■ **Exercise details**: Pull out every line in the data that has the string "flow" in it.

■ **Information**:
--------------------------------------------------

Source: an optimization exercise on an open RTL-to-GDS flow (aim: small area, a short achievable clock period and few clock cycles per item). Production flows keep margins and buffers that such runs may drop.
For this run, only the layout was checked, not whether the RTL still works.

==> design/flow/design.v <==
module aes_sbox (
  input  wire [7:0] a,
  output reg  [7:0] y
);
  always @(*) begin
    case (a)
      8'h00: y = 8'h63;
      8'h01: y = 8'h7c;
      8'h02: y = 8'h77;
      8'h03: y = 8'h7b;
      8'h04: y = 8'hf2;
      8'h05: y = 8'h6b;
      8'h06: y = 8'h6f;
      8'h07: y = 8'hc5;
      8'h08: y = 8'h30;
      8'h09: y = 8'h01;
      8'h0a: y = 8'h67;
      8'h0b: y = 8'h2b;
      8'h0c: y = 8'hfe;
      8'h0d: y = 8'hd7;
      8'h0e: y = 8'hab;
      8'h0f: y = 8'h76;
      8'h10: y = 8'hca;
      8'h11: y = 8'h82;
      8'h12: y = 8'hc9;
      8'h13: y = 8'h7d;
      8'h14: y = 8'hfa;
      8'h15: y = 8'h59;
      8'h16: y = 8'h47;
      8'h17: y = 8'hf0;
      8'h18: y = 8'had;
      8'h19: y = 8'hd4;
      8'h1a: y = 8'ha2;
      8'h1b: y = 8'haf;
      8'h1c: y = 8'h9c;
      8'h1d: y = 8'ha4;
      8'h1e: y = 8'h72;
      8'h1f: y = 8'hc0;
      8'h20: y = 8'hb7;
      8'h21: y = 8'hfd;
      8'h22: y = 8'h93;
      8'h23: y = 8'h26;
      8'h24: y = 8'h36;
      8'h25: y = 8'h3f;
      8'h26: y = 8'hf7;
      8'h27: y = 8'hcc;
      8'h28: y = 8'h34;
      8'h29: y = 8'ha5;
      8'h2a: y = 8'he5;
      8'h2b: y = 8'hf1;
      8'h2c: y = 8'h71;
      8'h2d: y = 8'hd8;
      8'h2e: y = 8'h31;
      8'h2f: y = 8'h15;
      8'h30: y = 8'h04;
      8'h31: y = 8'hc7;
      8'h32: y = 8'h23;
      8'h33: y = 8'hc3;
      8'h34: y = 8'h18;
      8'h35: y = 8'h96;
      8'h36: y = 8'h05;
      8'h37: y = 8'h9a;
      8'h38: y = 8'h07;
      8'h39: y = 8'h12;
      8'h3a: y = 8'h80;
      8'h3b: y = 8'he2;
      8'h3c: y = 8'heb;
      8'h3d: y = 8'h27;
      8'h3e: y = 8'hb2;
      8'h3f: y = 8'h75;
      8'h40: y = 8'h09;
      8'h41: y = 8'h83;
      8'h42: y = 8'h2c;
      8'h43: y = 8'h1a;
      8'h44: y = 8'h1b;
      8'h45: y = 8'h6e;
      8'h46: y = 8'h5a;
      8'h47: y = 8'ha0;
      8'h48: y = 8'h52;
      8'h49: y = 8'h3b;
      8'h4a: y = 8'hd6;
      8'h4b: y = 8'hb3;
      8'h4c: y = 8'h29;
      8'h4d: y = 8'he3;
      8'h4e: y = 8'h2f;
      8'h4f: y = 8'h84;
      8'h50: y = 8'h53;
      8'h51: y = 8'hd1;
      8'h52: y = 8'h00;
      8'h53: y = 8'hed;
      8'h54: y = 8'h20;
      8'h55: y = 8'hfc;
      8'h56: y = 8'hb1;
      8'h57: y = 8'h5b;
      8'h58: y = 8'h6a;
      8'h59: y = 8'hcb;
      8'h5a: y = 8'hbe;
      8'h5b: y = 8'h39;
      8'h5c: y = 8'h4a;
      8'h5d: y = 8'h4c;
      8'h5e: y = 8'h58;
      8'h5f: y = 8'hcf;
      8'h60: y = 8'hd0;
      8'h61: y = 8'hef;
      8'h62: y = 8'haa;
      8'h63: y = 8'hfb;
      8'h64: y = 8'h43;
      8'h65: y = 8'h4d;
      8'h66: y = 8'h33;
      8'h67: y = 8'h85;
      8'h68: y = 8'h45;
      8'h69: y = 8'hf9;
      8'h6a: y = 8'h02;
      8'h6b: y = 8'h7f;
      8'h6c: y = 8'h50;
      8'h6d: y = 8'h3c;
      8'h6e: y = 8'h9f;
      8'h6f: y = 8'ha8;
      8'h70: y = 8'h51;
      8'h71: y = 8'ha3;
      8'h72: y = 8'h40;
      8'h73: y = 8'h8f;
      8'h74: y = 8'h92;
      8'h75: y = 8'h9d;
      8'h76: y = 8'h38;
      8'h77: y = 8'hf5;
      8'h78: y = 8'hbc;
      8'h79: y = 8'hb6;
      8'h7a: y = 8'hda;
      8'h7b: y = 8'h21;
      8'h7c: y = 8'h10;
      8'h7d: y = 8'hff;
      8'h7e: y = 8'hf3;
      8'h7f: y = 8'hd2;
      8'h80: y = 8'hcd;
      8'h81: y = 8'h0c;
      8'h82: y = 8'h13;
      8'h83: y = 8'hec;
      8'h84: y = 8'h5f;
      8'h85: y = 8'h97;
      8'h86: y = 8'h44;
      8'h87: y = 8'h17;
      8'h88: y = 8'hc4;
      8'h89: y = 8'ha7;
      8'h8a: y = 8'h7e;
      8'h8b: y = 8'h3d;
      8'h8c: y = 8'h64;
      8'h8d: y = 8'h5d;
      8'h8e: y = 8'h19;
      8'h8f: y = 8'h73;
      8'h90: y = 8'h60;
      8'h91: y = 8'h81;
      8'h92: y = 8'h4f;
      8'h93: y = 8'hdc;
      8'h94: y = 8'h22;
      8'h95: y = 8'h2a;
      8'h96: y = 8'h90;
      8'h97: y = 8'h88;
      8'h98: y = 8'h46;
      8'h99: y = 8'hee;
      8'h9a: y = 8'hb8;
      8'h9b: y = 8'h14;
      8'h9c: y = 8'hde;
      8'h9d: y = 8'h5e;
      8'h9e: y = 8'h0b;
      8'h9f: y = 8'hdb;
      8'ha0: y = 8'he0;
      8'ha1: y = 8'h32;
      8'ha2: y = 8'h3a;
      8'ha3: y = 8'h0a;
      8'ha4: y = 8'h49;
      8'ha5: y = 8'h06;
      8'ha6: y = 8'h24;
      8'ha7: y = 8'h5c;
      8'ha8: y = 8'hc2;
      8'ha9: y = 8'hd3;
      8'haa: y = 8'hac;
      8'hab: y = 8'h62;
      8'hac: y = 8'h91;
      8'had: y = 8'h95;
      8'hae: y = 8'he4;
      8'haf: y = 8'h79;
      8'hb0: y = 8'he7;
      8'hb1: y = 8'hc8;
      8'hb2: y = 8'h37;
      8'hb3: y = 8'h6d;
      8'hb4: y = 8'h8d;
      8'hb5: y = 8'hd5;
      8'hb6: y = 8'h4e;
      8'hb7: y = 8'ha9;
      8'hb8: y = 8'h6c;
      8'hb9: y = 8'h56;
      8'hba: y = 8'hf4;
      8'hbb: y = 8'hea;
      8'hbc: y = 8'h65;
      8'hbd: y = 8'h7a;
      8'hbe: y = 8'hae;
      8'hbf: y = 8'h08;
      8'hc0: y = 8'hba;
      8'hc1: y = 8'h78;
      8'hc2: y = 8'h25;
      8'hc3: y = 8'h2e;
      8'hc4: y = 8'h1c;
      8'hc5: y = 8'ha6;
      8'hc6: y = 8'hb4;
      8'hc7: y = 8'hc6;
      8'hc8: y = 8'he8;
      8'hc9: y = 8'hdd;
      8'hca: y = 8'h74;
      8'hcb: y = 8'h1f;
      8'hcc: y = 8'h4b;
      8'hcd: y = 8'hbd;
      8'hce: y = 8'h8b;
      8'hcf: y = 8'h8a;
      8'hd0: y = 8'h70;
      8'hd1: y = 8'h3e;
      8'hd2: y = 8'hb5;
      8'hd3: y = 8'h66;
      8'hd4: y = 8'h48;
      8'hd5: y = 8'h03;
      8'hd6: y = 8'hf6;
      8'hd7: y = 8'h0e;
      8'hd8: y = 8'h61;
      8'hd9: y = 8'h35;
      8'hda: y = 8'h57;
      8'hdb: y = 8'hb9;
      8'hdc: y = 8'h86;
      8'hdd: y = 8'hc1;
      8'hde: y = 8'h1d;
      8'hdf: y = 8'h9e;
      8'he0: y = 8'he1;
      8'he1: y = 8'hf8;
      8'he2: y = 8'h98;
      8'he3: y = 8'h11;
      8'he4: y = 8'h69;
      8'he5: y = 8'hd9;
      8'he6: y = 8'h8e;
      8'he7: y = 8'h94;
      8'he8: y = 8'h9b;
      8'he9: y = 8'h1e;
      8'hea: y = 8'h87;
      8'heb: y = 8'he9;
      8'hec: y = 8'hce;
      8'hed: y = 8'h55;
      8'hee: y = 8'h28;
      8'hef: y = 8'hdf;
      8'hf0: y = 8'h8c;
      8'hf1: y = 8'ha1;
      8'hf2: y = 8'h89;
      8'hf3: y = 8'h0d;
      8'hf4: y = 8'hbf;
      8'hf5: y = 8'he6;
      8'hf6: y = 8'h42;
      8'hf7: y = 8'h68;
      8'hf8: y = 8'h41;
      8'hf9: y = 8'h99;
      8'hfa: y = 8'h2d;
      8'hfb: y = 8'h0f;
      8'hfc: y = 8'hb0;
      8'hfd: y = 8'h54;
      8'hfe: y = 8'hbb;
      8'hff: y = 8'h16;
      default: y = 8'h00;
    endcase
  end
endmodule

--------------------------------------------------

■ **Answer**:
Source: an optimization exercise on an open RTL-to-GDS flow (aim: small area, a short achievable clock period and few clock cycles per item). Production flows keep margins and buffers that such runs may drop.
==> design/flow/design.v <==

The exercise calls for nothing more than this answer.